HOW TO COMPLETE THIS TASK: Everything from the first line of the records to the line containing "port, no reset", inclusive, is to be extracted exactly, and nothing more.

THE DATA:
==> src/rtl/lsq_pkg.sv <==
package lsq_pkg;

  typedef enum logic [1:0] {
    ST_AVAIL   = 2'd0,
    ST_LQ_FULL = 2'd1,
    ST_SQ_FULL = 2'd2
  } disp_stat_e;

  // summary of one queue as seen from the queried tag
  typedef struct packed {
    logic hit;        // tag is held in this queue
    logic hit_bar;    // and that entry is a barrier
    logic older_any;  // some older entry exists
    logic older_bar;  // some older barrier entry exists
  } bank_probe_t;

endpackage

==> src/rtl/lsq_free_pick.sv <==
module lsq_free_pick #(
  parameter int N     = 4,
  parameter int IDX_W = (N > 1) ? $clog2(N) : 1
) (
  input  logic [N-1:0]     busy,
  output logic             found,
  output logic [IDX_W-1:0] idx
);
  // lowest-numbered free slot
  always_comb begin
    found = 1'b0;
    idx   = '0;
    for (int i = N - 1; i >= 0; i--) begin
      if (!busy[i]) begin
        found = 1'b1;
        idx   = IDX_W'(i);
      end
    end
  end
endmodule

==> src/rtl/lsq_slot_bank.sv <==
module lsq_slot_bank
  import lsq_pkg::*;
#(
  parameter int DEPTH = 4,
  parameter int TAG_W = 6,
  parameter int CNT_W = $clog2(DEPTH + 1)
) (
  input  logic             clk,
  input  logic             rst,
  input  logic             alloc_en,
  input  logic [TAG_W-1:0] alloc_tag,
  input  logic             alloc_bar,
  input  logic             free_en,
  input  logic [TAG_W-1:0] free_tag,
  input  logic [TAG_W-1:0] probe_tag,
  output bank_probe_t      probe,
  output logic [CNT_W-1:0] count
);
  localparam int IDX_W = (DEPTH > 1) ? $clog2(DEPTH) : 1;

  logic [DEPTH-1:0] valid;
  logic [DEPTH-1:0] bar;
  logic [TAG_W-1:0] tags [DEPTH];

  logic             slot_found;
  logic [IDX_W-1:0] slot_idx;
  logic             alloc_ok;
  logic [DEPTH-1:0] free_match;
  logic             free_hit;

  lsq_free_pick #(.N(DEPTH), .IDX_W(IDX_W)) pick_i (
    .busy  (valid),
    .found (slot_found),
    .idx   (slot_idx)
  );

  assign alloc_ok = alloc_en && slot_found;

  generate
    for (genvar g = 0; g < DEPTH; g++) begin : g_match
      assign free_match[g] = free_en && valid[g] && (tags[g] == free_tag);
    end
  endgenerate

  assign free_hit = |free_match;

  // tag storage: single write port, no reset
  always_ff @(posedge clk) begin
    if (alloc_ok) begin
      tags[slot_idx] <= alloc_tag;
    end
  end

  always_ff @(posedge clk) begin
    if (rst) begin
      valid <= '0;
      bar   <= '0;
      count <= '0;
    end else begin
      for (int i = 0; i < DEPTH; i++) begin
        if (free_match[i]) begin
          valid[i] <= 1'b0;
          bar[i]   <= 1'b0;
        end
      end
      if (alloc_ok) begin
        valid[slot_idx] <= 1'b1;
        bar[slot_idx]   <= alloc_bar;
      end
      count <= count + CNT_W'(alloc_ok) - CNT_W'(free_hit);
    end
  end

  // age probe against the queried tag, wrap-safe
  always_comb begin
    logic [TAG_W-1:0] diff;
    logic             older;
    logic             same;
    probe = '0;
    for (int i = 0; i < DEPTH; i++) begin
      diff  = tags[i] - probe_tag;
      older = valid[i] && diff[TAG_W-1];
      same  = valid[i] && (tags[i] == probe_tag);
      probe.hit       = probe.hit | same;
      probe.hit_bar   = probe.hit_bar | (same & bar[i]);
      probe.older_any = probe.older_any | older;
      probe.older_bar = probe.older_bar | (older & bar[i]);
    end
  end
endmodule

==> src/rtl/lsq_ready_rule.sv <==
module lsq_ready_rule
  import lsq_pkg::*;
#(
  parameter bit NO_ALIAS = 1'b0
) (
  input  bank_probe_t lq_pr,
  input  bank_probe_t sq_pr,
  output logic        ready
);
  always_comb begin
    ready = 1'b1;
    if (sq_pr.hit) begin
      // stores stay behind every older load and store
      if (sq_pr.older_any || lq_pr.older_any) ready = 1'b0;
    end
    if (lq_pr.hit) begin
      if (lq_pr.older_bar) ready = 1'b0;
      if (!NO_ALIAS && sq_pr.older_any) ready = 1'b0;
      // a load barrier issues only as the oldest load entry
      if (lq_pr.hit_bar && lq_pr.older_any) ready = 1'b0;
    end
  end
endmodule

==> src/rtl/lsq_order_tracker.sv <==
module lsq_order_tracker
  import lsq_pkg::*;
#(
  parameter int TAG_W     = 6,
  parameter int LQ_CAP    = 4,
  parameter int SQ_CAP    = 4,
  parameter int UNB_DEPTH = 8,
  parameter bit NO_ALIAS  = 1'b0
) (
  input  logic             clk,
  input  logic             rst,
  input  logic             disp_valid,
  input  logic [TAG_W-1:0] disp_tag,
  input  logic             disp_ld,
  input  logic             disp_st,
  input  logic             disp_fx,
  output logic [1:0]       disp_status,
  input  logic             qry_valid,
  input  logic [TAG_W-1:0] qry_tag,
  output logic             rsp_valid,
  output logic             rsp_ready,
  input  logic             exe_valid,
  input  logic [TAG_W-1:0] exe_tag
);
  localparam int LQ_DEPTH = (LQ_CAP == 0) ? UNB_DEPTH : LQ_CAP;
  localparam int SQ_DEPTH = (SQ_CAP == 0) ? UNB_DEPTH : SQ_CAP;
  localparam int LQ_CW    = $clog2(LQ_DEPTH + 1);
  localparam int SQ_CW    = $clog2(SQ_DEPTH + 1);

  logic [LQ_CW-1:0] lq_cnt;
  logic [SQ_CW-1:0] sq_cnt;
  logic             lq_full;
  logic             sq_full;
  disp_stat_e       stat;
  logic             accept;
  bank_probe_t      lq_pr;
  bank_probe_t      sq_pr;
  logic             rdy;

  generate
    if (LQ_CAP == 0) begin : g_lq_open
      assign lq_full = 1'b0;
    end else begin : g_lq_cap
      assign lq_full = (lq_cnt == LQ_CW'(LQ_CAP));
    end
    if (SQ_CAP == 0) begin : g_sq_open
      assign sq_full = 1'b0;
    end else begin : g_sq_cap
      assign sq_full = (sq_cnt == SQ_CW'(SQ_CAP));
    end
  endgenerate

  always_comb begin
    stat = ST_AVAIL;
    if (disp_valid) begin
      if (disp_ld && lq_full)      stat = ST_LQ_FULL;
      else if (disp_st && sq_full) stat = ST_SQ_FULL;
    end
  end

  assign disp_status = stat;
  assign accept      = disp_valid && (stat == ST_AVAIL);

  lsq_slot_bank #(.DEPTH(LQ_DEPTH), .TAG_W(TAG_W), .CNT_W(LQ_CW)) lq_i (
    .clk       (clk),
    .rst       (rst),
    .alloc_en  (accept && disp_ld),
    .alloc_tag (disp_tag),
    .alloc_bar (disp_fx),
    .free_en   (exe_valid),
    .free_tag  (exe_tag),
    .probe_tag (qry_tag),
    .probe     (lq_pr),
    .count     (lq_cnt)
  );

  lsq_slot_bank #(.DEPTH(SQ_DEPTH), .TAG_W(TAG_W), .CNT_W(SQ_CW)) sq_i (
    .clk       (clk),
    .rst       (rst),
    .alloc_en  (accept && disp_st),
    .alloc_tag (disp_tag),
    .alloc_bar (disp_fx),
    .free_en   (exe_valid),
    .free_tag  (exe_tag),
    .probe_tag (qry_tag),
    .probe     (sq_pr),
    .count     (sq_cnt)
  );

  lsq_ready_rule #(.NO_ALIAS(NO_ALIAS)) rule_i (
    .lq_pr (lq_pr),
    .sq_pr (sq_pr),
    .ready (rdy)
  );

  always_ff @(posedge clk) begin
    if (rst) begin
      rsp_valid <= 1'b0;
      rsp_ready <= 1'b0;
    end else begin
      rsp_valid <= qry_valid;
      rsp_ready <= qry_valid && rdy;
    end
  end
endmodule

==> config.mk <==
export PLATFORM = sky130hd
export DESIGN_NAME = lsq_order_tracker
export DESIGN_NICKNAME = d
export VERILOG_FILES = /design/src/rtl/lsq_pkg.sv /design/src/rtl/lsq_free_pick.sv /design/src/rtl/lsq_slot_bank.sv /design/src/rtl/lsq_ready_rule.sv /design/src/rtl/lsq_order_tracker.sv
export SDC_FILE = /design/constraint.sdc
export NUM_CORES = 1
export LEC_CHECK = 0
export ABC_AREA = 1
export BUFFER_PORTS_ARGS = -buffer_cell sky130_fd_sc_hd__buf_2
export CAP_MARGIN = 40
export CORE_MARGIN = 4
export CORE_UTILIZATION = 35
export CTS_BUF_LIST = sky130_fd_sc_hd__clkbuf_16
export DETAILED_ROUTE_END_ITERATION = 8
export PLACE_DENSITY_LB_ADDON = 0.2
export SETUP_SLACK_MARGIN = 0.2
export SLEW_MARGIN = 10
export SYNTH_ARGS = -nofsm -noshare
export SYNTH_HDL_FRONTEND = slang
export SYNTH_SLANG_ARGS = --single-unit
==> constraint.sdc <==
create_clock -name clk -period 2.8 [get_ports clk]
set_input_delay 0.84 -clock clk [delete_from_list [all_inputs] [get_ports clk]]
set_output_delay 0.84 -clock clk [all_outputs]
set_load 0.005 [all_outputs]
==> results.json <==
{
  "dieHeight_um": 123,
  "antenna_found_initial": 0,
  "critPathSlowestCell": "fa_2",
  "r2r_end": "sq_i.count[1]",
  "async_reset_ff_share_pct": 0,
  "clock-root-buffer": "clkbuf_16",
  "drive_gt1_share_pct": 20.1,
  "grt_setup_unrepaired": "yes",
  "finalPower_mw": 2.74,
  "r2r_start": "sq_i.tags[0][5]",
  "post_drt_wl_per_cell_um": 17.4,
  "drv_cap": 0,
  "clk_latency_ps": 340,
  "viasPerCell": 5.10,
  "finalHoldViolCount": 0,
  "endpoint_kind": "flip-flop",
  "fin_worst_skew_ps": 4.82,
  "drtAntennaViolNets": 0,
  "period_needed_ps": 2690,
  "post-route-drc-count": 0,
  "syn_avg_cell_area_sq_um": 8.07,
  "synth_area_leaders": "edfxtp_1 (31%), ha_1 (12%), nand2_1 (11%), dfxtp_1 (8.7%), inv_1 (7.6%)",
  "synth_seq_cells": 68,
  "fp.coreArea_sq_um": 12700,
  "die_x_um": 123,
  "fillers": 1277,
  "htree_levels": 3,
  "slowest_delay_ps": 520,
  "drv_slew": 0,
  "port_buffers": 29,
  "dp.cells": 794,
  "yosysUniqueCellTypes": 45,
  "fin_area_sq_um": 5700,
  "worstHoldEndpoint": "lq_i.bar[1]",
  "synthFlopType": "edfxtp_1",
  "hold_buffers": 0,
  "clkTransAtPathRegs_ps": 60,
  "die-area_sq_um": 15000,
  "critical_path_class": "input port to flip-flop",
  "status": "completed",
  "routed_wl_mm": 14.2,
  "fin_util_pct": 44.8,
  "hold_depth": 2,
  "startpoint_type": "input port",
  "grt_max_degree": 16,
  "gp_congestion": 0.899,
  "io_pins": 30,
  "vias": 4154,
  "grt_usage_pct": 19.4,
  "drt_iter0_drc": 415,
  "cp_max_fo": 5,
  "r2r_cells": 12,
  "cp_cell_sequence": "buf_8 > inv_8 > o22ai_4 > nor4_2 > nand4_1 > a21boi_2 > nand2_1 > ha_1 > inv_1 > ha_2 > inv_2 > fa_2 > nor2_1",
  "whs_ps": 529,
  "reg2reg_slack_ps": 200,
  "grt_pass1_vias": 3930,
  "fin_nets": 710,
  "synthCells": 569,
  "cts_sinks": 68,
  "peakVddDrop_uv": 345,
  "antenna_cells": 0,
  "dr.pass1.iters": 6,
  "worst-slew-pin-transition_ps": 568,
  "hold_path_class": "flip-flop to flip-flop",
  "rows": 41,
  "synth_warnings": 0,
  "p_leak_nw": 2.60,
  "cts_buffers": 9,
  "grt_pass1_wl_mm": 21.3,
  "syn_to_final_growth_pct": 24.1,
  "min-delay-start": "lq_i.bar[1]",
  "grt-ovfl-total": 0,
  "stdcell_count": 815,
  "synth.top_cell.area_share_pct": 31.4,
  "synth_edf_count": 48,
  "cts_buffer_depth": 2,
  "required_ps": 3020,
  "finalCritPeriodShare_pct": 96.1,
  "start_util_pct": 36.1,
  "ys_seq_area_share_pct": 40.1,
  "syn_nets": 641,
  "place_area_sq_um": 5200,
  "relSlewSlack_pct": 62.0,
  "critPathArrivalTime_ps": 2910,
  "yosys.area.top_type": "edfxtp_1",
  "fmax_mhz": 372,
  "synth_area_sq_um": 4590,
  "finalSetupViolations": 0,
  "cts_tree": "built",
  "post-dp-hpwl_mm": 10.6,
  "p_per_area_nw_per_um2": 481
}
sequential cells by signal, summed over array words and instances (netlist names):
register,flops
lq_i.bar,4
lq_i.count,3
lq_i.tags,24
lq_i.valid,4
rsp_ready,1
rsp_valid,1
sq_i.count,3
sq_i.tags,24
sq_i.valid,4
synthesized netlist by cell type, types with 4 or more instances:
library cell and n:
nor2_1 45, nand2_1 136, ha_1 44, xor2_1 7, nand3_1 26, dfxtp_1 20
nor3_1 4, inv_2 6, xnor2_1 15, o22ai_1 7, o21ai_0 17, a21oi_1 30
edfxtp_1 48, nor4_1 4, inv_1 93, nand4_1 23, buf_4 4
power breakdown:
| group | leakage [nW] | switching, mW | total [mW] | internal (mW) |
|---|---|---|---|---|
| clock network | 0.157 | 0.444 | 1.22 | 0.776 |
| registers | 0.598 | 0.0221 | 1.13 | 1.11 |
| logic | 1.85 | 0.239 | 0.391 | 0.152 |
| total | 2.60 | 0.706 | 2.74 | 2.03 |
cells by family after synthesis:
kind of cell,count (synthesis),share of synthesized area [%]
buffers and inverters,113,9.97
AOI/OAI and AO/OA,66,8.17
DFF,68,40.1
adders and majority gates,46,12.9
xor gates and xnor gates,23,4.55
and+or+nand+nor,253,24.4
worst max-delay path: cells and delay by family:
kind                     cells  cell delay [ps]
AND/OR/NAND/NOR              4              640
adder cells (fa/ha/maj)      3              910
buffers and inverters        4              260
AO/OA/AOI/OAI                2              260
layout make-up:
class / instances / area [sq um] / area share (%)
well taps: 172 / 215 / 3.78
inverters: 103 / 423 / 7.42
multi-input cells: 388 / 2370 / 41.6
clock buffers: 9 / 225 / 3.95
flip-flops and latches: 68 / 1840 / 32.3
clock inverters: 7 / 91.3 / 1.60
repair buffers: 68 / 533 / 9.35
placed cells by master, fill, tap and decap left out, types with 15 or more instances in the layout:
master / synthesis / routed
o21ai_0: 17 / 15
dfxtp_1: 20 / 20
buf_4: 4 / 34
nor2_1: 45 / 42
edfxtp_1: 48 / 48
a21oi_1: 30 / 27
buf_2: 3 / 23
nand2_1: 136 / 136
nand4_1: 23 / 23
xnor2_1: 15 / 15
ha_1: 44 / 42
nand3_1: 26 / 26
inv_1: 93 / 87
what timing repair did:
action	in CTS	in global routing
buffers inserted	2	3
endpoints found under the setup margin	4	4
gates resized for setup	21	27
pin swaps	10	15
gates cloned	0	0
metal layers:
layer / vias up / track usage (%) / share of wire [%]
li1: 2014 / - / -
met1: 1993 / 26.7 / 47
met4: 0 / 6.37 / 1.8
met3: 17 / 3.69 / 6.0
met5: - / 0 / 0
met2: 130 / 30.9 / 45
worst max-delay path by stage:
stage	startpoint	to	slack (ps)	cells after the start
final	exe_tag[3]	sq_i.count[1]	110	13
after detailed placement	exe_tag[4]	sq_i.count[2]	-350	14
after floorplan	exe_tag[5]	sq_i.count[2]	50	15
after global placement	exe_tag[4]	sq_i.count[2]	-260	14
after CTS	exe_tag[3]	sq_i.count[1]	130	13
after global routing	exe_tag[3]	sq_i.count[1]	10	13
per-stage QoR:
stage | setup TNS (ps) | worst slack (ps)
after floorplan | 0 | 53.0
after global placement | -817 | -256
after detailed placement | -1070 | -349
after CTS | 0 | 133
after global routing | 0 | 14.9
final | 0 | 110
Power figures use the tool's default switching activity.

EXERCISE SOLUTION:
==> src/rtl/lsq_pkg.sv <==
package lsq_pkg;

  typedef enum logic [1:0] {
    ST_AVAIL   = 2'd0,
    ST_LQ_FULL = 2'd1,
    ST_SQ_FULL = 2'd2
  } disp_stat_e;

  // summary of one queue as seen from the queried tag
  typedef struct packed {
    logic hit;        // tag is held in this queue
    logic hit_bar;    // and that entry is a barrier
    logic older_any;  // some older entry exists
    logic older_bar;  // some older barrier entry exists
  } bank_probe_t;

endpackage

==> src/rtl/lsq_free_pick.sv <==
module lsq_free_pick #(
  parameter int N     = 4,
  parameter int IDX_W = (N > 1) ? $clog2(N) : 1
) (
  input  logic [N-1:0]     busy,
  output logic             found,
  output logic [IDX_W-1:0] idx
);
  // lowest-numbered free slot
  always_comb begin
    found = 1'b0;
    idx   = '0;
    for (int i = N - 1; i >= 0; i--) begin
      if (!busy[i]) begin
        found = 1'b1;
        idx   = IDX_W'(i);
      end
    end
  end
endmodule

==> src/rtl/lsq_slot_bank.sv <==
module lsq_slot_bank
  import lsq_pkg::*;
#(
  parameter int DEPTH = 4,
  parameter int TAG_W = 6,
  parameter int CNT_W = $clog2(DEPTH + 1)
) (
  input  logic             clk,
  input  logic             rst,
  input  logic             alloc_en,
  input  logic [TAG_W-1:0] alloc_tag,
  input  logic             alloc_bar,
  input  logic             free_en,
  input  logic [TAG_W-1:0] free_tag,
  input  logic [TAG_W-1:0] probe_tag,
  output bank_probe_t      probe,
  output logic [CNT_W-1:0] count
);
  localparam int IDX_W = (DEPTH > 1) ? $clog2(DEPTH) : 1;

  logic [DEPTH-1:0] valid;
  logic [DEPTH-1:0] bar;
  logic [TAG_W-1:0] tags [DEPTH];

  logic             slot_found;
  logic [IDX_W-1:0] slot_idx;
  logic             alloc_ok;
  logic [DEPTH-1:0] free_match;
  logic             free_hit;

  lsq_free_pick #(.N(DEPTH), .IDX_W(IDX_W)) pick_i (
    .busy  (valid),
    .found (slot_found),
    .idx   (slot_idx)
  );

  assign alloc_ok = alloc_en && slot_found;

  generate
    for (genvar g = 0; g < DEPTH; g++) begin : g_match
      assign free_match[g] = free_en && valid[g] && (tags[g] == free_tag);
    end
  endgenerate

  assign free_hit = |free_match;

  // tag storage: single write port, no reset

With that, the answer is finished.